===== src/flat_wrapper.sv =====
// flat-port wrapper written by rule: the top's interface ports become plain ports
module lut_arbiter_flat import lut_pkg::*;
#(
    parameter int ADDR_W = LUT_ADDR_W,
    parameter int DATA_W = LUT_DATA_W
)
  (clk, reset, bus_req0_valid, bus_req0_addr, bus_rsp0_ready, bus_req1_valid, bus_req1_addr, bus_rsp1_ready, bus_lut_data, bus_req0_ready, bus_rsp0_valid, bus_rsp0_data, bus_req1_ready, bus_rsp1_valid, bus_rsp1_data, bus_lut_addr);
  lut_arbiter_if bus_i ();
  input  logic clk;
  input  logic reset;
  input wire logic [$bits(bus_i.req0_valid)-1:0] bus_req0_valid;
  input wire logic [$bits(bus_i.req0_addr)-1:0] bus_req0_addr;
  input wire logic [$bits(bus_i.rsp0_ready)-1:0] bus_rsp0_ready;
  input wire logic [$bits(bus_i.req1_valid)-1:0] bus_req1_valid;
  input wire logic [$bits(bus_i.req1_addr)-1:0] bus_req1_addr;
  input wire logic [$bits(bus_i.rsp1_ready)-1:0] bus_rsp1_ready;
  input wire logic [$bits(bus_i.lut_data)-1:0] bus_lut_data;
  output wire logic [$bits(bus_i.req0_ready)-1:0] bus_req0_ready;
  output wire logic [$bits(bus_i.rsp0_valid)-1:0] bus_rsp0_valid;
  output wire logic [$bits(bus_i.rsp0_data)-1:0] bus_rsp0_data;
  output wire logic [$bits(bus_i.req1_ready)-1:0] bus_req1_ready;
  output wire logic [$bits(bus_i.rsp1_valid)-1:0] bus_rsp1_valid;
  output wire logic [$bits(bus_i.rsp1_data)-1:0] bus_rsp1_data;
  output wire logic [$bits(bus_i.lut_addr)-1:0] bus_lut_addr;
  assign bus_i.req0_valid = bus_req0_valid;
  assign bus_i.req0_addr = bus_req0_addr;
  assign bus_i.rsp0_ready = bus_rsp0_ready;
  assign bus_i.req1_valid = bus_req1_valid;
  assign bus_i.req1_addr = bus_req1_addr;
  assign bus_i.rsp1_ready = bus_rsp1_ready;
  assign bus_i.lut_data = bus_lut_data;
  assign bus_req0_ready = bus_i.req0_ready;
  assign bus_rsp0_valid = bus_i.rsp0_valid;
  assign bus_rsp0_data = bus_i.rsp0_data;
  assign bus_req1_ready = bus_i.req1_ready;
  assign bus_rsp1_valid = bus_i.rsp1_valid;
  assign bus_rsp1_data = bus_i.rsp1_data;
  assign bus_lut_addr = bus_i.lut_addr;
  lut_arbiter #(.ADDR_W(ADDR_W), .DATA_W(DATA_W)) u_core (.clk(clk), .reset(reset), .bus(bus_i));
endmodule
==
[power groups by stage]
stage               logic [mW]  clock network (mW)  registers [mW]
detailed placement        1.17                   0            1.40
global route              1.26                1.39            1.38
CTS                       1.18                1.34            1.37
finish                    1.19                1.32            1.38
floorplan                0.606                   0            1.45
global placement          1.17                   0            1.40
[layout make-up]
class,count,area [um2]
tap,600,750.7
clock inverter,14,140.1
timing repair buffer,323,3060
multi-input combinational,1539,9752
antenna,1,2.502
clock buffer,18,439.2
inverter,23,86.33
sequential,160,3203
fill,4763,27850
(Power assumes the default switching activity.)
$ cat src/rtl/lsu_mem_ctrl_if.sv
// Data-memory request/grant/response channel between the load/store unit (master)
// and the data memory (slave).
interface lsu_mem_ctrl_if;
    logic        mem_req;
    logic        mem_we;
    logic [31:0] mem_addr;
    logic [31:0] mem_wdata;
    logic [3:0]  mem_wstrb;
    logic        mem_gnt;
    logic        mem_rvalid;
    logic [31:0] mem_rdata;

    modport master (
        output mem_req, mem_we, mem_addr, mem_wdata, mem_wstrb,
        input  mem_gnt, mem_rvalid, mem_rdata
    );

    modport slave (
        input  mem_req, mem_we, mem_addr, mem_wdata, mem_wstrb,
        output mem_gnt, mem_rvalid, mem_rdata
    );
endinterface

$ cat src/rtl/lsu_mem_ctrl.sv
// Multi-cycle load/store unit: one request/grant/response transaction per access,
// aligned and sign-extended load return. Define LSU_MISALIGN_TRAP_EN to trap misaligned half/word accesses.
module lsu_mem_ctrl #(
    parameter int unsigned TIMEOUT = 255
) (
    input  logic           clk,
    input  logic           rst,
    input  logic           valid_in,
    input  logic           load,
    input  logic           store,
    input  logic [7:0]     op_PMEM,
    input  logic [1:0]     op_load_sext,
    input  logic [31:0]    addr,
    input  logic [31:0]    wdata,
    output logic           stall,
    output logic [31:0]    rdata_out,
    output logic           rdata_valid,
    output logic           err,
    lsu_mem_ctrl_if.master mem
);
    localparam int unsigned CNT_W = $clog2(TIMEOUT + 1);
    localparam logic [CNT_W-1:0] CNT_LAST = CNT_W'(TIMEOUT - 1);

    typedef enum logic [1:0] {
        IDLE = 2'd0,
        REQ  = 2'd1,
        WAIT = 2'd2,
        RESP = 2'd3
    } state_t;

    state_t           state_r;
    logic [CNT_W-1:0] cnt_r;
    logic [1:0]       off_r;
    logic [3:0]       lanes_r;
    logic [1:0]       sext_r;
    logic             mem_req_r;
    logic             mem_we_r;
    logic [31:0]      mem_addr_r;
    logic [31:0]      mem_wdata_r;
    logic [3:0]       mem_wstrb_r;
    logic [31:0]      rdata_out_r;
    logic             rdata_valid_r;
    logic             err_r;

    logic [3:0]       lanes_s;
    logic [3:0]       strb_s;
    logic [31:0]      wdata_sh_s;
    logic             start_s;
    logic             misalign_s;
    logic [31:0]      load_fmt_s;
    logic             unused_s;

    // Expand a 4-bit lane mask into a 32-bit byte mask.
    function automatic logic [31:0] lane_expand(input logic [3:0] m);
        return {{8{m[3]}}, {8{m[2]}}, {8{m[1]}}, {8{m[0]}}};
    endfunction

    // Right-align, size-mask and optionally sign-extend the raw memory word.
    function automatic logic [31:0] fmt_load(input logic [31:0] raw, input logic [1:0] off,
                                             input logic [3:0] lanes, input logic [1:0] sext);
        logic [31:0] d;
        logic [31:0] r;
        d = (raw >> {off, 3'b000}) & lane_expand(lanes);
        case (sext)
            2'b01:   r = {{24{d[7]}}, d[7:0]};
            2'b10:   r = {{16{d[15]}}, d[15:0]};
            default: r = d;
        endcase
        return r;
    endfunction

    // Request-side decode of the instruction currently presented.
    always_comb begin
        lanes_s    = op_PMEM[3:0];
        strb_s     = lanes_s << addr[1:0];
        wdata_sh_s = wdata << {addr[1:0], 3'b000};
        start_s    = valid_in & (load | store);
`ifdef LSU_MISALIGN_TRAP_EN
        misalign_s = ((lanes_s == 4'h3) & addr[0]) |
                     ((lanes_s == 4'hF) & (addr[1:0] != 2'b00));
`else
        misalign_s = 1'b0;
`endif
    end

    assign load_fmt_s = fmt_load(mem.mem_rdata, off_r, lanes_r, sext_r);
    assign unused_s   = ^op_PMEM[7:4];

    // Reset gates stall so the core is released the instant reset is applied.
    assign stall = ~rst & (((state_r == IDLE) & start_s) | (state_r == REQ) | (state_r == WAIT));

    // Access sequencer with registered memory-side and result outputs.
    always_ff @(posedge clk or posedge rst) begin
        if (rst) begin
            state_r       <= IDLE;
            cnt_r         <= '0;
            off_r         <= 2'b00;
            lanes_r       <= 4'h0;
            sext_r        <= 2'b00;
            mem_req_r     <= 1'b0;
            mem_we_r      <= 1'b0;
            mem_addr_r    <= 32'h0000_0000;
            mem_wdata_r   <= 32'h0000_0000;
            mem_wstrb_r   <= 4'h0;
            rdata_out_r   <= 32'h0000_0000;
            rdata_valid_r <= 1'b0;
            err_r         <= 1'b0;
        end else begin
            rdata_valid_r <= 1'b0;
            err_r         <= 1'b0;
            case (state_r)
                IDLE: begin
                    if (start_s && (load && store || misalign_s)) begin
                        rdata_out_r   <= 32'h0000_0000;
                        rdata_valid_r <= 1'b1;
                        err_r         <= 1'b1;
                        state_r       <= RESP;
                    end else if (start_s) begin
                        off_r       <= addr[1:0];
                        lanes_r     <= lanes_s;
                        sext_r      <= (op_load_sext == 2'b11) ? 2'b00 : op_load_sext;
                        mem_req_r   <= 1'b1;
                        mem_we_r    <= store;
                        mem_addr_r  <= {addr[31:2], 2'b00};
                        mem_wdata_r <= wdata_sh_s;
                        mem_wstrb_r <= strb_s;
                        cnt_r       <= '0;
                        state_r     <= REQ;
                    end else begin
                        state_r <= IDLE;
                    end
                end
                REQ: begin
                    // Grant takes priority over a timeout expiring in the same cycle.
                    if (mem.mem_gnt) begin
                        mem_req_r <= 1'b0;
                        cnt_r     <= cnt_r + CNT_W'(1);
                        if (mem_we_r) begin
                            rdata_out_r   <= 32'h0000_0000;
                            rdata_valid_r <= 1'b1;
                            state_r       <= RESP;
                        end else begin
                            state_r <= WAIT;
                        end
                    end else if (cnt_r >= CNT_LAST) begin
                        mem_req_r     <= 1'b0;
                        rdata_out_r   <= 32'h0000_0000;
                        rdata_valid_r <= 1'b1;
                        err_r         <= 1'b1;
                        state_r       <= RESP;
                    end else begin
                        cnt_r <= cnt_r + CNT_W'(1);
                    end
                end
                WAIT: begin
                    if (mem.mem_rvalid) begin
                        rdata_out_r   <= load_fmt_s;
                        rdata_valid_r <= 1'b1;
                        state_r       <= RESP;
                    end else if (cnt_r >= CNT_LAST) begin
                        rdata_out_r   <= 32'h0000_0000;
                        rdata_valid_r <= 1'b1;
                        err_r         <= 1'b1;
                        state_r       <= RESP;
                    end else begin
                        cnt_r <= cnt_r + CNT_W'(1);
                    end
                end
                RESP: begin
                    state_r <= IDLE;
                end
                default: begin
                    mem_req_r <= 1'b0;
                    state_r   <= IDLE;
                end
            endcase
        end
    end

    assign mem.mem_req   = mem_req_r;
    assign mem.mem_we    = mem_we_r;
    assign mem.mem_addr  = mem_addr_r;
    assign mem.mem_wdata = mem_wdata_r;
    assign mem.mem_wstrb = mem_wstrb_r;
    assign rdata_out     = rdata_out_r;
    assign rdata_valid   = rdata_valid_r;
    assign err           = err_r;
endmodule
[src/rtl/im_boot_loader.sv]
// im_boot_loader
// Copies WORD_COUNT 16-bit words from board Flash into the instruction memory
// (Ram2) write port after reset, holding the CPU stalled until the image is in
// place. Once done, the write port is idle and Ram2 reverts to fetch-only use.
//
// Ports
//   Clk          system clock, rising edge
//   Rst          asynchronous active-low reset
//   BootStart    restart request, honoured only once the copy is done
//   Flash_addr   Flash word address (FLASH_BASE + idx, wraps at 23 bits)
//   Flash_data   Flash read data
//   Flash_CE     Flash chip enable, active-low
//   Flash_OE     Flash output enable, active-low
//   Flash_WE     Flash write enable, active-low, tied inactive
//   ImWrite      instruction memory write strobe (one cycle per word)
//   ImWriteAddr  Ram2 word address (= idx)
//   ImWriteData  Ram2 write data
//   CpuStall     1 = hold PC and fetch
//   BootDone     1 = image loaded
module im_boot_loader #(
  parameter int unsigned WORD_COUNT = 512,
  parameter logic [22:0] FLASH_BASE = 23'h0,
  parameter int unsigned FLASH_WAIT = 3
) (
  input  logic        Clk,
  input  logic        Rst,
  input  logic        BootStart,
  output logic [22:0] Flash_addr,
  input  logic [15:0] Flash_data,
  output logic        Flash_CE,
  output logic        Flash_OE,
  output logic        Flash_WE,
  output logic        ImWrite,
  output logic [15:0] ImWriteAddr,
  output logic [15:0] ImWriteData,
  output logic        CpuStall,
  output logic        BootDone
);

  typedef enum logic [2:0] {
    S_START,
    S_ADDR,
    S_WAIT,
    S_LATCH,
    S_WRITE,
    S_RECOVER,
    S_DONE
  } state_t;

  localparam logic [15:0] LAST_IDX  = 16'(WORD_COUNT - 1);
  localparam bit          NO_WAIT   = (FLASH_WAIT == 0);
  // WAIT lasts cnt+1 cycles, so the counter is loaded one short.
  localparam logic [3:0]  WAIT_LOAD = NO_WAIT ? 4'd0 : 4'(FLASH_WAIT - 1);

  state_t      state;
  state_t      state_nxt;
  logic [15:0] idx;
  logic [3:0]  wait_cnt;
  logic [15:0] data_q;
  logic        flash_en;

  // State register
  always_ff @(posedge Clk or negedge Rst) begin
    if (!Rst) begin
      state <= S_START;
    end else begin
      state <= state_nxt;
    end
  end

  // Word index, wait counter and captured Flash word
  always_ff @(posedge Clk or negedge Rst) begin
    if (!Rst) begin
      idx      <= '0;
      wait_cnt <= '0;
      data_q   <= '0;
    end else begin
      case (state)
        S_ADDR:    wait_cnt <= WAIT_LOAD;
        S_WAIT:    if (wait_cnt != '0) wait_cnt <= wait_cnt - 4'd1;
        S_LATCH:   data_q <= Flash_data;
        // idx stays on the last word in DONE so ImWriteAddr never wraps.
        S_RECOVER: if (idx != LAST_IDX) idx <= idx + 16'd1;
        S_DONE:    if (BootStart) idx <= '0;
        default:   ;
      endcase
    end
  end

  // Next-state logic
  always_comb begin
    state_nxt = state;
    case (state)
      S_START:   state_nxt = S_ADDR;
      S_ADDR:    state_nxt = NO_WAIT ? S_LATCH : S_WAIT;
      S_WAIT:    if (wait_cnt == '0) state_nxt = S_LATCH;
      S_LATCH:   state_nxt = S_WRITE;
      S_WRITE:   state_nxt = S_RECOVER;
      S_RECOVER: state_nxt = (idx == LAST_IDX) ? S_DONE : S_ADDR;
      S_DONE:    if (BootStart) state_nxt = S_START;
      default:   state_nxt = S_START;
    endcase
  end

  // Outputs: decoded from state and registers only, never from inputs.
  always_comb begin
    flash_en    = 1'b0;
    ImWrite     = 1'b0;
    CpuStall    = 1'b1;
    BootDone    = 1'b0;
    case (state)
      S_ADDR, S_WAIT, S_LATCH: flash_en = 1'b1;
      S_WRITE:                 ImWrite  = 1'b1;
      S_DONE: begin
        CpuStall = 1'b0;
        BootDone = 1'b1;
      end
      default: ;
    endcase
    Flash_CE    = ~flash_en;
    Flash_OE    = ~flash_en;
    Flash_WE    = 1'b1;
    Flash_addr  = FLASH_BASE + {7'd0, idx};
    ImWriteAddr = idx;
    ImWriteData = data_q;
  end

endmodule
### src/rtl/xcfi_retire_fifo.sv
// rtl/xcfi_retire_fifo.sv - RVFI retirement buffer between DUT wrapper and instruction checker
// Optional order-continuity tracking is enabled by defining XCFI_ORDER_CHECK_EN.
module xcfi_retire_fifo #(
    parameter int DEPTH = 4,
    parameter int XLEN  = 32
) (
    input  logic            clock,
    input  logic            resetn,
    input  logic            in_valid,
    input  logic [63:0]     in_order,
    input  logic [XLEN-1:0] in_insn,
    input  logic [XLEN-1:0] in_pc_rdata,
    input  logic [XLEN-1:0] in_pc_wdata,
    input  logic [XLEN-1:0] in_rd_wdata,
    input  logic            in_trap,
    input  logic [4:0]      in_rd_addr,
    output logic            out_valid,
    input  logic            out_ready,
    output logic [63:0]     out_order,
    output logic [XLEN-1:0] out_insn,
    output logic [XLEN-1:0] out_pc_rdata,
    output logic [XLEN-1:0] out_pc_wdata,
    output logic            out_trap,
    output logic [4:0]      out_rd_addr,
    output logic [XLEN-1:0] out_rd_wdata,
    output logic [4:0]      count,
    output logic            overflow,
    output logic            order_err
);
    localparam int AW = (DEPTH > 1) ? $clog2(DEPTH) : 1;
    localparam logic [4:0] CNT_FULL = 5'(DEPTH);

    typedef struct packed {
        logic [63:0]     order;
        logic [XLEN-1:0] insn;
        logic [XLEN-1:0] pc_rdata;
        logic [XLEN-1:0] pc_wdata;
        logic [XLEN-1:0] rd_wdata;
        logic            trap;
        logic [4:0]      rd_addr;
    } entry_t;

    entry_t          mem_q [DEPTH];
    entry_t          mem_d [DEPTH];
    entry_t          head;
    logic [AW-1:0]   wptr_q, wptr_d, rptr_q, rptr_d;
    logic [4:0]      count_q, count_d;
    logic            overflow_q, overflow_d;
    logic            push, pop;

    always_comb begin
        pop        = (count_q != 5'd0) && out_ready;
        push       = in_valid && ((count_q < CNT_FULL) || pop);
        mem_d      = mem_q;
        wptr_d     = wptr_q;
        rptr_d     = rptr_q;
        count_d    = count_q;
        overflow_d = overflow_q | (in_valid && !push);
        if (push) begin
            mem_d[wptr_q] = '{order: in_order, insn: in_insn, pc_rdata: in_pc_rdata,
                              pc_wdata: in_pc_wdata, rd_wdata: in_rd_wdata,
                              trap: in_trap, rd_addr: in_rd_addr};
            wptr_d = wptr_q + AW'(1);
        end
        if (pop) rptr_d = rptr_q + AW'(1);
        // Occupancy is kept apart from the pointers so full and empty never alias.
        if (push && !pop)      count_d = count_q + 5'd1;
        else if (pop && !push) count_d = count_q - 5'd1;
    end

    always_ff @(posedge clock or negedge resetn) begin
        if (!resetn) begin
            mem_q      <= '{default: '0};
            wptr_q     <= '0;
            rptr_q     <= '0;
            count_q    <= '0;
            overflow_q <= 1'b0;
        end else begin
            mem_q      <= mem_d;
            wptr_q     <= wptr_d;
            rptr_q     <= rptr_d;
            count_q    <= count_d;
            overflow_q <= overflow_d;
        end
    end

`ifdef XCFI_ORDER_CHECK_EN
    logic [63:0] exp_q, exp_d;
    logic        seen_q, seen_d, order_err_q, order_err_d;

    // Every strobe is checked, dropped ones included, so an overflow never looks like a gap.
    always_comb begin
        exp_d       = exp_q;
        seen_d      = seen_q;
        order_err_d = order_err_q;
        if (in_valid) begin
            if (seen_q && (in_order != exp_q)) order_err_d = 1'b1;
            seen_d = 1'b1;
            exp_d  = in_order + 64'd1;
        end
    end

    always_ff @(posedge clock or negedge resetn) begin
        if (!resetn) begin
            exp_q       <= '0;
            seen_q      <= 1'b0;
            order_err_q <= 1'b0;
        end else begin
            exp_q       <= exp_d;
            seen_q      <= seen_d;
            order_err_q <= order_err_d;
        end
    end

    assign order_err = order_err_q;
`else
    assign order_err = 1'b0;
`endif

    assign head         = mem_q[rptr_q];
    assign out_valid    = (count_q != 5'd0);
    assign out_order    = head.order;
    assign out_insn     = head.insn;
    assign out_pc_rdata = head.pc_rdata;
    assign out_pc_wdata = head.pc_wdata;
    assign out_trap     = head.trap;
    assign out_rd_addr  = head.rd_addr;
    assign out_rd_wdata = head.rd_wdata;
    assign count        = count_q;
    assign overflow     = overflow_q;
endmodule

WORK ORDER:
A single figure is the whole answer: the number of lines in the material above where the string "address" occurs.

TASK RESPONSE:
2